Differentially Private Algorithms for the Stochastic Saddle Point Problem with Optimal Rates for the Strong Gap

We show that convex-concave Lipschitz stochastic saddle point problems (also known as stochastic minimax optimization) can be solved under the constraint of $(\epsilon,\delta)$-differential privacy with \emph{strong (primal-dual) gap} rate of $\tilde O\big(\frac{1}{\sqrt{n}} + \frac{\sqrt{d}}{n\epsilon}\big)$, where $n$ is the dataset size and $d$ is the dimension of the problem. This rate is nearly optimal, based on existing lower bounds in differentially private stochastic optimization. Specifically, we prove a tight upper bound on the strong gap via novel implementation and analysis of the recursive regularization technique repurposed for saddle point problems. We show that this rate can be attained with $O\big(\min\big\{\frac{n^2\epsilon^{1.5}}{\sqrt{d}}, n^{3/2}\big\}\big)$ gradient complexity, and $\tilde{O}(n)$ gradient complexity if the loss function is smooth. As a byproduct of our method, we develop a general algorithm that, given a black-box access to a subroutine satisfying a certain $\alpha$ primal-dual accuracy guarantee with respect to the empirical objective, gives a solution to the stochastic saddle point problem with a strong gap of $\tilde{O}(\alpha+\frac{1}{\sqrt{n}})$. We show that this $\alpha$-accuracy condition is satisfied by standard algorithms for the empirical saddle point problem such as the proximal point method and the stochastic gradient descent ascent algorithm. Further, we show that even for simple problems it is possible for an algorithm to have zero weak gap and suffer from $\Omega(1)$ strong gap. We also show that there exists a fundamental tradeoff between stability and accuracy. Specifically, we show that any $\Delta$-stable algorithm has empirical gap $\Omega\big(\frac{1}{\Delta n}\big)$, and that this bound is tight.
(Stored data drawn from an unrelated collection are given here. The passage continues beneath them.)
==> src/timeout_timer.sv <==
// Restartable timeout counter running on the on-chip oscillator clock
`timescale 1ns/1ps

module timeout_timer #(
   parameter int unsigned TERM = 16
) (
   input  wire logic core_clk_i,
   input  wire logic rst_b_i,
   input  wire logic restart_i,
   output logic      expired_o
);
   localparam int unsigned W = $clog2(TERM + 1);

   typedef struct packed {
      logic [W-1:0] cnt;
      logic         exp;
   } tmr_t;

   tmr_t q;
   tmr_t d;

   always_comb begin
      d = q;
      if (restart_i) begin
         d.cnt = '0;
         d.exp = 1'b0;
      end else if (!q.exp) begin
         if (q.cnt >= W'(TERM - 1)) begin
            d.exp = 1'b1;
         end else begin
            d.cnt = q.cnt + W'(1);
         end
      end
   end

   always_ff @(posedge core_clk_i or negedge rst_b_i) begin
      if (!rst_b_i) begin
         q <= '0;
      end else begin
         q <= d;
      end
   end

   assign expired_o = q.exp;

endmodule : timeout_timer
### src/verilog/brsr_pkg.sv
// constants and types for the baseline reference and soft reset bank
package brsr_pkg;

  localparam int          ADDR_W            = 8;
  localparam int          DATA_W            = 8;
  localparam int          REF_W             = 16;

  localparam logic [7:0]  ADDR_STATUS       = 8'h20;
  localparam logic [7:0]  ADDR_REF_HIGH     = 8'h0d;
  localparam logic [7:0]  ADDR_REF_LOW      = 8'h0e;
  localparam logic [7:0]  ADDR_SCRATCH      = 8'h0f;
  localparam logic [7:0]  ADDR_COMMAND      = 8'h10;

  localparam logic [7:0]  RST_REF_HIGH      = 8'h01;
  localparam logic [7:0]  RST_REF_LOW       = 8'h90;
  localparam logic [7:0]  RST_SCRATCH       = 8'h00;
  localparam logic [7:0]  CMD_READ_VALUE    = 8'h00;

  localparam int          STS_COMM_ERR_BIT  = 0;
  localparam int          STS_FILTER_BIT    = 1;
  localparam int          STS_SUPPLY_BIT    = 2;

  localparam logic signed [15:0] REF_MIN_PPM = 16'sh015e;
  localparam logic signed [15:0] REF_MAX_PPM = 16'sh05dc;

  localparam logic [7:0]  CMD_SOFT_RESET    = 8'ha3;
  localparam logic [7:0]  CMD_AUTO_BASELINE_CORRECTION_CLEAR    = 8'hbc;
  localparam logic [7:0]  CMD_SUPPLY_OFF    = 8'hcd;
  localparam logic [7:0]  CMD_SAVE_CAL      = 8'hcf;
  localparam logic [7:0]  CMD_FILTER_OFF    = 8'hdf;
  localparam logic [7:0]  CMD_CORR_CLEAR    = 8'hfc;
  localparam logic [7:0]  CMD_FILTER_ON     = 8'hfe;

  typedef struct packed {
    logic [ADDR_W-1:0] addr;
    logic [DATA_W-1:0] wdata;
    logic              wr;
    logic              rd;
  } brsr_bus_req_t;

  typedef struct packed {
    logic soft_reset;
    logic auto_baseline_correction_clear;
    logic supply_off;
    logic save_cal;
    logic filter_off;
    logic corr_clear;
    logic filter_on;
    logic invalid;
  } brsr_cmd_t;

  typedef struct packed {
    logic [7:0]  ref_high;
    logic [7:0]  ref_low;
    logic [7:0]  scratch;
    logic        comm_err;
    logic        filter_en;
    logic        supply_comp_en;
    brsr_cmd_t   pulses;
    logic [7:0]  rdata;
  } brsr_state_t;

endpackage : brsr_pkg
This result also holds also more specifically for empirical risk minimization problems and may be of independent interest.
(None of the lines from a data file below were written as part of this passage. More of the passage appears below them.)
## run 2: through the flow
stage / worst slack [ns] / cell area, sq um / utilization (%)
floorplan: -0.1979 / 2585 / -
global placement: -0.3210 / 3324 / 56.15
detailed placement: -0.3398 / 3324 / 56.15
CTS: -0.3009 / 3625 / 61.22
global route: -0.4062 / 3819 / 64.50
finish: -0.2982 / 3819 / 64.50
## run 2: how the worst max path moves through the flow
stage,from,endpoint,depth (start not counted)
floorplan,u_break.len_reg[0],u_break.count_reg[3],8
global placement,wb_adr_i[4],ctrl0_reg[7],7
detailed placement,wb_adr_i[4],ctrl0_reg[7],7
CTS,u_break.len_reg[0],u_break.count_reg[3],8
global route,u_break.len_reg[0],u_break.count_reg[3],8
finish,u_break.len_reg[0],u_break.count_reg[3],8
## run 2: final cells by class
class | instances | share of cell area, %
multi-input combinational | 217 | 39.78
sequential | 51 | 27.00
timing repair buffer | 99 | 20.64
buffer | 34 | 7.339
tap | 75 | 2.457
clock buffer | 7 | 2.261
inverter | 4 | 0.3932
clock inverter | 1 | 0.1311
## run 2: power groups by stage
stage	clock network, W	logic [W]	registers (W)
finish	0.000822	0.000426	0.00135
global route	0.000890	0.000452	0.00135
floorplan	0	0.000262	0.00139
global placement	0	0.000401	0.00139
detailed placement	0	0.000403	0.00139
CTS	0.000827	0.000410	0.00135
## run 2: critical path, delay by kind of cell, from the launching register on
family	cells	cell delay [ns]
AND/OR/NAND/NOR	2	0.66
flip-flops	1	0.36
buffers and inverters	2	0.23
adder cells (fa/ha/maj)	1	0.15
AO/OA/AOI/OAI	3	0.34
<file path="config.mk">
export PLATFORM = sky130hd
export DESIGN_NAME = wdtrf_top
export DESIGN_NICKNAME = d
export VERILOG_FILES = /design/src/hw/wdtrf_pkg.sv /design/src/hw/wdtrf_sync.sv /design/src/hw/wdtrf_top.sv
export VERILOG_INCLUDE_DIRS = /design/src /design/src/hw
export SDC_FILE = /design/constraint.sdc
export NUM_CORES = 1
export LEC_CHECK = 0
export BUFFER_PORTS_ARGS = -buffer_cell sky130_fd_sc_hd__buf_2
export CORE_MARGIN = 2
export CORE_UTILIZATION = 55
export DETAILED_ROUTE_END_ITERATION = 10
export PLACE_DENSITY = 0.9
export REMOVE_ABC_BUFFERS = 1
export SLEW_MARGIN = 10
export SYNTH_ARGS = -nofsm -noshare
export SYNTH_HDL_FRONTEND = slang
export SYNTH_SLANG_ARGS = --single-unit
</file>
<file path="constraint.sdc">
create_clock -name clk_sys_i -period 5.5 [get_ports clk_sys_i]
set_input_delay 0.55 -clock clk_sys_i [delete_from_list [all_inputs] [get_ports clk_sys_i]]
set_output_delay 0.55 -clock clk_sys_i [all_outputs]
set_load 0.05 [all_outputs]
</file>
<file path="src/hdl/fcdr_pkg.sv">
// package: constants and types for the fsk clock and data recovery block
package fcdr_pkg;
  // ==========================================================
  // timing
  localparam int CLK_PERIOD_NS = 10;
  localparam int BIT_TIME_NS = 200;
  localparam int ONESHOT_NS = 75; // 75% of a half bit
  localparam int BIT_CYC = BIT_TIME_NS / CLK_PERIOD_NS;
  localparam int ONESHOT_CYC = (ONESHOT_NS + CLK_PERIOD_NS - 1) / CLK_PERIOD_NS;
  localparam int QUARTER_CYC = BIT_CYC / 4;
  localparam int WIN_MARGIN = QUARTER_CYC / 2;
  // loop aligns on the reference rise, two cycles after the line edge that made it
  localparam int EDGE_LAT = 2;
  localparam int WIN1_LO = QUARTER_CYC - WIN_MARGIN - EDGE_LAT;
  localparam int WIN1_HI = QUARTER_CYC + WIN_MARGIN - EDGE_LAT;
  localparam int WIN3_LO = 3 * QUARTER_CYC - WIN_MARGIN - EDGE_LAT;
  localparam int WIN3_HI = 3 * QUARTER_CYC + WIN_MARGIN - EDGE_LAT;
  localparam int BLANK_BITS = 17;
  localparam int ND_SLIP_RUN = 3;
  localparam int BUF_DEPTH = 2;
  // ==========================================================
  // symbols
  typedef enum logic [2:0] {
    FCDR_SILENCE,
    FCDR_ONE,
    FCDR_ZERO,
    FCDR_ND_FIRST,
    FCDR_ND_SECOND,
    FCDR_BAD_SIGNAL
  } fcdr_sym_t;
endpackage

</file>
<file path="src/hdl/fcdr_top.sv">
// module: fsk edge pulse stage, digital phase loop, window decoder and output buffer
`timescale 1ns/1ps
module fcdr_top (
  input wire logic clk_i,
  input wire logic reset_i,
  input wire logic limited_rx_signal_i,
  input wire logic carrier_detect_i,
  input wire logic sym_ready_i,
  output logic pulse_width_monitor_o,
  output logic pump_up_n_o,
  output logic pump_down_n_o,
  output logic recovered_bit_clock_o,
  output logic sym_valid_o,
  output logic [2:0] sym_o,
  output logic overflow_o
);
  // ==========================================================
  // edge pulse stage and reference selection
  logic rx_prev, next_rx_prev;
  logic [3:0] os_cnt, next_os_cnt;
  logic ref_div2, next_ref_div2;
  logic [4:0] loc_cnt, next_loc_cnt;
  logic ref_prev, next_ref_prev;
  logic rx_edge, ref_clk, ref_rise;

  assign rx_edge = limited_rx_signal_i ^ rx_prev;

  // a busy one-shot ignores edges so the higher tone is masked
  always_comb begin
    next_rx_prev = limited_rx_signal_i;
    next_os_cnt = os_cnt;
    next_ref_div2 = ref_div2;
    if (os_cnt != 4'h0) begin
      next_os_cnt = os_cnt - 4'h1;
    end else if (rx_edge) begin
      next_os_cnt = 4'(fcdr_pkg::ONESHOT_CYC);
      next_ref_div2 = ~ref_div2;
    end
    // local oscillator divided down to the bit rate
    next_loc_cnt = (loc_cnt == 5'(fcdr_pkg::BIT_CYC - 1)) ? 5'h00 : loc_cnt + 5'h01;
    next_ref_prev = ref_clk;
  end

  assign ref_clk = carrier_detect_i ? ref_div2 : (loc_cnt < 5'(fcdr_pkg::BIT_CYC / 2));
  assign ref_rise = ref_clk & ~ref_prev;

  always_ff @(posedge clk_i) begin
    if (reset_i) begin
      rx_prev <= limited_rx_signal_i; // no false edge on release
      os_cnt <= 4'h0;
      ref_div2 <= 1'b0;
      loc_cnt <= 5'h00;
      ref_prev <= 1'b0;
    end else begin
      rx_prev <= next_rx_prev;
      os_cnt <= next_os_cnt;
      ref_div2 <= next_ref_div2;
      loc_cnt <= next_loc_cnt;
      ref_prev <= next_ref_prev;
    end
  end

  // ==========================================================
  // multivibrator, divide-by-4 feedback and phase detector
  logic [2:0] nco_cnt, next_nco_cnt;
  logic [1:0] fb_q, next_fb_q;
  logic up, next_up;
  logic dn, next_dn;
  logic tick, fb_rise;
  logic [2:0] nco_period;

  // up shortens a quarter; down holds the count, so a feedback lead has no dead zone
  always_comb begin
    nco_period = 3'(fcdr_pkg::QUARTER_CYC);
    if (up) begin
      nco_period = 3'(fcdr_pkg::QUARTER_CYC - 1);
    end
  end

  assign tick = ~dn & (nco_cnt >= nco_period - 3'h1);
  assign fb_rise = tick & (fb_q == 2'h1);

  always_comb begin
    next_nco_cnt = dn ? nco_cnt : (tick ? 3'h0 : nco_cnt + 3'h1);
    next_fb_q = tick ? fb_q + 2'h1 : fb_q;
    next_up = up;
    next_dn = dn;
    // edges together mean zero phase error: neither pump fires
    if (ref_rise && fb_rise) begin
      next_up = 1'b0;
      next_dn = 1'b0;
    end else if (ref_rise) begin
      next_up = ~dn;
      next_dn = 1'b0;
    end else if (fb_rise) begin
      next_dn = ~up;
      next_up = 1'b0;
    end
  end

  always_ff @(posedge clk_i) begin
    if (reset_i) begin
      nco_cnt <= 3'h0;
      fb_q <= 2'h0;
      up <= 1'b0;
      dn <= 1'b0;
    end else begin
      nco_cnt <= next_nco_cnt;
      fb_q <= next_fb_q;
      up <= next_up;
      dn <= next_dn;
    end
  end

  // ==========================================================
  // window decoder, blanking, pairing and slip
  logic [1:0] slip_ofs, next_slip_ofs;
  logic win1, next_win1;
  logic win3, next_win3;
  logic nd_pend, next_nd_pend;
  logic [1:0] nd_run, next_nd_run;
  logic [4:0] blank_cnt, next_blank_cnt;
  logic cd_prev, next_cd_prev;
  logic [1:0] bitq;
  logic [4:0] bit_pos;
  logic bit_end, push;
  fcdr_pkg::fcdr_sym_t sym_new;
  fcdr_pkg::fcdr_sym_t raw;

  assign bitq = fb_q + slip_ofs;
  assign bit_pos = 5'(bitq) * 5'(fcdr_pkg::QUARTER_CYC) + 5'(nco_cnt);
  assign bit_end = tick & (bitq == 2'h3);

  always_comb begin
    next_win1 = win1;
    next_win3 = win3;
    next_slip_ofs = slip_ofs;
    next_nd_pend = nd_pend;
    next_nd_run = nd_run;
    next_blank_cnt = blank_cnt;
    next_cd_prev = carrier_detect_i;
    sym_new = fcdr_pkg::FCDR_SILENCE;
    push = 1'b0;
    // edges seen inside each window mark the bit
    if (rx_edge && bit_pos >= 5'(fcdr_pkg::WIN1_LO) && bit_pos < 5'(fcdr_pkg::WIN1_HI)) begin
      next_win1 = 1'b1;
    end
    if (rx_edge && bit_pos >= 5'(fcdr_pkg::WIN3_LO) && bit_pos < 5'(fcdr_pkg::WIN3_HI)) begin
      next_win3 = 1'b1;
    end
    case ({win1, win3})
      2'b00: raw = fcdr_pkg::FCDR_ONE;
      2'b11: raw = fcdr_pkg::FCDR_ZERO;
      2'b10: raw = fcdr_pkg::FCDR_ND_FIRST;
      2'b01: raw = fcdr_pkg::FCDR_ND_SECOND;
      default: raw = fcdr_pkg::FCDR_BAD_SIGNAL;
    endcase
    if (carrier_detect_i && !cd_prev) begin
      next_blank_cnt = 5'(fcdr_pkg::BLANK_BITS);
    end
    if (bit_end) begin
      push = 1'b1;
      next_win1 = 1'b0;
      next_win3 = 1'b0;
      if (blank_cnt != 5'h00 && !(carrier_detect_i && !cd_prev)) begin
        next_blank_cnt = blank_cnt - 5'h01;
      end
      if (!carrier_detect_i || blank_cnt != 5'h00 || !cd_prev) begin
        sym_new = fcdr_pkg::FCDR_SILENCE;
        next_nd_pend = 1'b0;
        next_nd_run = 2'h0;
      end else if ((raw == fcdr_pkg::FCDR_ND_FIRST || raw == fcdr_pkg::FCDR_ND_SECOND)
                   && nd_run == 2'(fcdr_pkg::ND_SLIP_RUN - 1)) begin
        // bit clock is half a bit off: slip and resync the pairing
        next_slip_ofs = slip_ofs + 2'h2;
        next_nd_run = 2'h0;
        next_nd_pend = 1'b0;
        sym_new = fcdr_pkg::FCDR_SILENCE;
      end else begin
        next_nd_run = (raw == fcdr_pkg::FCDR_ND_FIRST || raw == fcdr_pkg::FCDR_ND_SECOND) ? nd_run + 2'h1 : 2'h0;
        sym_new = raw;
        next_nd_pend = (raw == fcdr_pkg::FCDR_ND_FIRST);
        // pairing relies on the sender keeping halves in order
        if (nd_pend && raw != fcdr_pkg::FCDR_ND_SECOND) begin
          sym_new = fcdr_pkg::FCDR_BAD_SIGNAL;
        end else if (!nd_pend && raw == fcdr_pkg::FCDR_ND_SECOND) begin
          sym_new = fcdr_pkg::FCDR_BAD_SIGNAL;
        end
      end
    end
  end

  always_ff @(posedge clk_i) begin
    if (reset_i) begin
      slip_ofs <= 2'h0;
      win1 <= 1'b0;
      win3 <= 1'b0;
      nd_pend <= 1'b0;
      nd_run <= 2'h0;
      blank_cnt <= 5'h00;
      cd_prev <= 1'b0;
    end else begin
      slip_ofs <= next_slip_ofs;
      win1 <= next_win1;
      win3 <= next_win3;
      nd_pend <= next_nd_pend;
      nd_run <= next_nd_run;
      blank_cnt <= next_blank_cnt;
      cd_prev <= next_cd_prev;
    end
  end

  // ==========================================================
  // two-entry symbol buffer
  logic [2:0] buf_mem [fcdr_pkg::BUF_DEPTH];
  logic [2:0] next_buf_mem [fcdr_pkg::BUF_DEPTH];
  logic wr_idx, next_wr_idx;
  logic rd_idx, next_rd_idx;
  logic [1:0] count, next_count;
  logic ovf, next_ovf;
  logic in_ready, do_wr, do_rd;

  // a stream cannot stall, so a word refused when full is flagged
  assign in_ready = (count != 2'(fcdr_pkg::BUF_DEPTH));
  assign do_wr = push & in_ready;
  assign do_rd = sym_valid_o & sym_ready_i;

  always_comb begin
    next_buf_mem = buf_mem;
    next_wr_idx = wr_idx;
    next_rd_idx = rd_idx;
    next_count = count;
    next_ovf = ovf | (push & ~in_ready); // sticky until reset
    if (do_wr) begin
      next_buf_mem[wr_idx] = sym_new;
      next_wr_idx = ~wr_idx;
    end
    if (do_rd) begin
      next_rd_idx = ~rd_idx;
    end
    if (do_wr && !do_rd) begin
      next_count = count + 2'h1;
    end else if (do_rd && !do_wr) begin
      next_count = count - 2'h1;
    end
  end

  always_ff @(posedge clk_i) begin
    if (reset_i) begin
      buf_mem[0] <= 3'h0;
      buf_mem[1] <= 3'h0;
      wr_idx <= 1'b0;
      rd_idx <= 1'b0;
      count <= 2'h0;
      ovf <= 1'b0;
    end else begin
      buf_mem <= next_buf_mem;
      wr_idx <= next_wr_idx;
      rd_idx <= next_rd_idx;
      count <= next_count;
      ovf <= next_ovf;
    end
  end

  // ==========================================================
  // outputs
  assign sym_valid_o = (count != 2'h0);
  assign sym_o = buf_mem[rd_idx];
  assign overflow_o = ovf;
  assign pulse_width_monitor_o = (os_cnt != 4'h0);
  assign pump_up_n_o = ~up;
  assign pump_down_n_o = ~dn;
  assign recovered_bit_clock_o = ~bitq[1];
endmodule // fcdr_top

</file>
File: src/design/dbd_cfg.svh
// Offsets, field positions, reset values and timing counts of the dimming and fault block.
`ifndef DBD_CFG_SVH
`define DBD_CFG_SVH

`define DBD_ADDR_CTRL1 8'h04
`define DBD_ADDR_CTRL3 8'h0c
`define DBD_ADDR_STAT1 8'h14
`define DBD_ADDR_STAT2 8'h18
`define DBD_ADDR_GSB 8'h1c
`define DBD_ADDR_MODE 8'h20

`define DBD_DUTY1_MSB 23
`define DBD_DUTY1_LSB 14
`define DBD_DUTY2_MSB 13
`define DBD_DUTY2_LSB 4
`define DBD_MAP1_MSB 15
`define DBD_MAP1_LSB 14
`define DBD_MAP2_MSB 13
`define DBD_MAP2_LSB 12

`define DBD_S1_SHT2 7
`define DBD_S1_SHT1 6
`define DBD_S1_CHANNEL1_OVERHEAT_FLAG 5
`define DBD_S1_TW12 4
`define DBD_S1_TW11 3
`define DBD_S1_MIN2 2
`define DBD_S1_MIN1 1
`define DBD_S2_CHANNEL2_OVERHEAT_FLAG 23
`define DBD_S2_TW22 22
`define DBD_S2_TW21 21
`define DBD_S2_MAX2 20
`define DBD_S2_MAX1 19
`define DBD_S2_CLKF 0
`define DBD_G_FE2 28
`define DBD_G_FE1 27
`define DBD_G_DE 26
`define DBD_G_GW 25
`define DBD_G_FS 24

`define DBD_CTRL1_RST 32'h0000_0000
`define DBD_CTRL3_RST 32'h0000_c000

`define DBD_CLK_NS 20
`define DBD_DIN_FT_NS 32000
`define DBD_DIN_FT_CYC ((`DBD_DIN_FT_NS + `DBD_CLK_NS - 1) / `DBD_CLK_NS)

`endif

File: src/design/dbd_pkg.sv
// Types shared by the dimming and fault block.
package dbd_pkg;

    typedef enum logic [1:0] {
        DBD_SRC_OFF,
        DBD_SRC_PWM,
        DBD_SRC_ON,
        DBD_SRC_DIN
    } dbd_src_t;

endpackage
翻译：我们证明，在$(\epsilon,\delta)$-差分隐私约束下，凸-凹Lipschitz随机鞍点问题（亦称随机极小极大优化）可实现$\tilde O\big(\frac{1}{\sqrt{n}} + \frac{\sqrt{d}}{n\epsilon}\big)$的*强（原始-对偶）间隙*率，其中$n$为数据集规模，$d$为问题维度。基于差分隐私随机优化的现有下界，该速率接近最优。具体而言，我们通过针对鞍点问题重新设计的递归正则化技术的新颖实现与分析，证明了强间隙的紧上界。我们表明，该速率可通过$O\big(\min\big\{\frac{n^2\epsilon^{1.5}}{\sqrt{d}}, n^{3/2}\big\}\big)$的梯度复杂度实现；若损失函数光滑，则仅需$\tilde{O}(n)$梯度复杂度。作为方法的副产品，我们开发了一种通用算法：给定一个满足关于经验目标函数特定$\alpha$原始-对偶精度保证的黑盒子程序，该算法可为随机鞍点问题提供$\tilde{O}(\alpha+\frac{1}{\sqrt{n}})$的强间隙解。我们证明，这一$\alpha$精度条件可通过经验鞍点问题的标准算法（如邻近点方法和随机梯度下降上升算法）满足。进一步地，我们指出即便对于简单问题，算法可能具有零弱间隙却遭受$\Omega(1)$强间隙。我们还证明稳定性和精度之间存在根本性权衡：具体而言，任何$\Delta$-稳定算法均具有$\Omega\big(\frac{1}{\Delta n}\big)$的经验间隙，且该界是紧的。该结论对经验风险最小化问题也成立，可能具有独立的研究价值。